* [Extracted records]

Start of Block

[config.mk]
export PLATFORM = sky130hd
export DESIGN_NAME = sbcs_div
export DESIGN_NICKNAME = d
export VERILOG_FILES = /design/src/sv/sbcs_pkg.sv /design/src/sv/sbcs_div.sv
export SDC_FILE = /design/constraint.sdc
export NUM_CORES = 1
export LEC_CHECK = 0
export BUFFER_PORTS_ARGS = -buffer_cell sky130_fd_sc_hd__buf_4
export CAP_MARGIN = 20
export CORE_MARGIN = 2
export CORE_UTILIZATION = 30
export CTS_BUF_LIST = sky130_fd_sc_hd__clkbuf_4
export DETAILED_ROUTE_END_ITERATION = 10
export GPL_TIMING_DRIVEN = 0
export PLACE_DENSITY = 0.56
export SYNTH_ARGS = -nofsm -noshare
export SYNTH_HDL_FRONTEND = slang
export SYNTH_SLANG_ARGS = --single-unit
[constraint.sdc]
create_clock -name clk -period 2.7 [get_ports clk]
set_clock_uncertainty 0.1 [all_clocks]
set_input_delay 0.54 -clock clk [delete_from_list [all_inputs] [get_ports clk]]
set_output_delay 0.54 -clock clk [all_outputs]
set_load 0.01 [all_outputs]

End of Block

* [Exercise instructions]
Search the listing above for the string "constraint". Copy every line that contains it.

* [Response to the exercise]
export SDC_FILE = /design/constraint.sdc
[constraint.sdc]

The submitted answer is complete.